Clay expresses his views with great vehemence. He is the author of two books, To Kill or Not to Kill, on capital punishment, and Just Permanent Interests, on black members of Congress. And, for more than 50 years Clay has been a political force in St. Louis; as the St. Louis Post-Dispatch wrote, ''Strong Clay opposition can often spell defeat.'' In 1992 he opposed the gubernatorial candidacy of former Mayor Vince Schoemehl; Schoemehl lost 27 of 28 St. Louis wards to Governor Mel Carnahan. In 1997 and 1998 Clay raised strong objections to senate nominee Jay Nixon, who as attorney general pushed to close the decades-long St. Louis school desegration case and cut off the flow of state funds to the school system. Clay called Nixon a racist and said he was conducting ''unremitting warfare'' against court decisions. In October 1998 he wrote a letter to Bill Clinton asking him not to attend a November Nixon fundraiser. ''I am certain that if Orval Faubus had sought your support for a Senate campaign, you would not have given it. You should not give it to Jay Nixon today.'' Clinton did not show. (The school case was tentatively settled in January 1999.) In the 1996 and 1998 campaigns there were charges that Clay would retire and try to hand the seat on to his son, state Senator Lacy Clay (would he be the first member of Congress whose names are anagrams of each other?). The younger Clay was elected to the state House in 1984 and, after state Senator John Bass was given a $100,000 staff job with the elder Clay in Washington, won his state Senate seat in 1991. In May 1999 Clay announced that he would not run again in 2000. Lacy Clay, with his father's support, started running. Other likely candidates include St. Louis County Councilman Charles Dooley, state Representative Tim Green of Spanish Lake and attorney Eric Vickers. Mentioned as possible candidates are former St. Louis Mayor Freeman Bosley Jr. and former Deputy City Comptroller Z. Dwight Billingsly, a Republican who ran against Lacy Clay in 1998.

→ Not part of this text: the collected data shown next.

===== src/rtl/mem_arbiter.sv =====
// mem_arbiter: shares one single-port memory between two masters.
// Option: define MEM_ARB_FIXED_PRIO_EN for strict port-0 priority.
module mem_arbiter #(
    parameter int WIDTH = 8,
    parameter int LENGTH = 256,
    localparam int ADDR_WIDTH = $clog2(LENGTH)
) (
    input  logic                  clk,
    input  logic                  rst_n,
    input  logic                  req0,
    input  logic                  we0,
    input  logic [ADDR_WIDTH-1:0] a0,
    input  logic [WIDTH-1:0]      wd0,
    output logic                  ack0,
    output logic [WIDTH-1:0]      rd0,
    input  logic                  req1,
    input  logic                  we1,
    input  logic [ADDR_WIDTH-1:0] a1,
    input  logic [WIDTH-1:0]      wd1,
    output logic                  ack1,
    output logic [WIDTH-1:0]      rd1,
    output logic [1:0]            gnt,
    output logic                  mem_we,
    output logic [ADDR_WIDTH-1:0] mem_a,
    output logic [WIDTH-1:0]      mem_wd,
    input  logic [WIDTH-1:0]      mem_rd
);

    logic             r_ack0;
    logic             r_ack1;
    logic             r_last_gnt;
    logic [WIDTH-1:0] r_rd0;
    logic [WIDTH-1:0] r_rd1;

    logic w_elig0;
    logic w_elig1;
    logic w_pick0;
    logic w_pick1;
    logic w_gnt0;
    logic w_gnt1;

`ifdef MEM_ARB_FIXED_PRIO_EN
    // last_gnt is tracked but plays no part in the decision here
    logic w_unused_last;
    assign w_unused_last = r_last_gnt;
`endif

    // Eligibility and arbitration; a port in its ack cycle sits out
    always_comb begin
        w_elig0 = req0 & ~r_ack0;
        w_elig1 = req1 & ~r_ack1;
`ifdef MEM_ARB_FIXED_PRIO_EN
        w_pick0 = w_elig0;
        w_pick1 = w_elig1 & ~w_elig0;
`else
        w_pick0 = w_elig0 & (~w_elig1 | r_last_gnt);
        w_pick1 = w_elig1 & (~w_elig0 | ~r_last_gnt);
`endif
        // No grant while in reset, so release never commits a write
        w_gnt0 = w_pick0 & rst_n;
        w_gnt1 = w_pick1 & rst_n;
    end

    // Steer the winning port onto the memory pins; idle shows port 0
    always_comb begin
        mem_a  = a0;
        mem_wd = wd0;
        mem_we = we0 & w_gnt0;
        if (w_gnt1) begin
            mem_a  = a1;
            mem_wd = wd1;
            mem_we = we1;
        end
    end

    // Ack pulse and read-data capture for the granted port
    always_ff @(posedge clk or negedge rst_n) begin
        if (!rst_n) begin
            r_ack0 <= 1'b0;
            r_ack1 <= 1'b0;
            r_rd0  <= '0;
            r_rd1  <= '0;
        end else begin
            r_ack0 <= w_gnt0;
            r_ack1 <= w_gnt1;
            if (w_gnt0) begin
                r_rd0 <= mem_rd;
            end
            if (w_gnt1) begin
                r_rd1 <= mem_rd;
            end
        end
    end

    // Remember the last winner; reset favours port 0 on the first tie
    always_ff @(posedge clk or negedge rst_n) begin
        if (!rst_n) begin
            r_last_gnt <= 1'b1;
        end else if (w_gnt0 | w_gnt1) begin
            r_last_gnt <= w_gnt1;
        end
    end

    assign gnt  = {w_gnt1, w_gnt0};
    assign ack0 = r_ack0;
    assign ack1 = r_ack1;
    assign rd0  = r_rd0;
    assign rd1  = r_rd1;

endmodule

Safe. While there may be a competitive primary to replace Clay, there is no hope for a Republican in this heavily Democratic district. However, St. Louis has been losing population and could therefore face some serious alterations in the 2001 redistricting.
- Pop. 1990: 568,472
- 0.8% rural;
14.6% age 65+;
- 46.3% White,
0.2% Amer. Indian,
0.8% Hispanic origin;
38.8% married couple families;
17.8% married couple fams. w. children;
43.5% college educ.;
median household income: $24,963;
per capita income: $12,632;
median gross rent: $299;
median house value: $55,800.
|1996 Presidential Vote|
|1992 Presidential Vote|
National Journal Group offers both print and electronic reprint services, as well as permissions for academic use, photocopying and republication. Click here to order, or call us at 877-394-7350.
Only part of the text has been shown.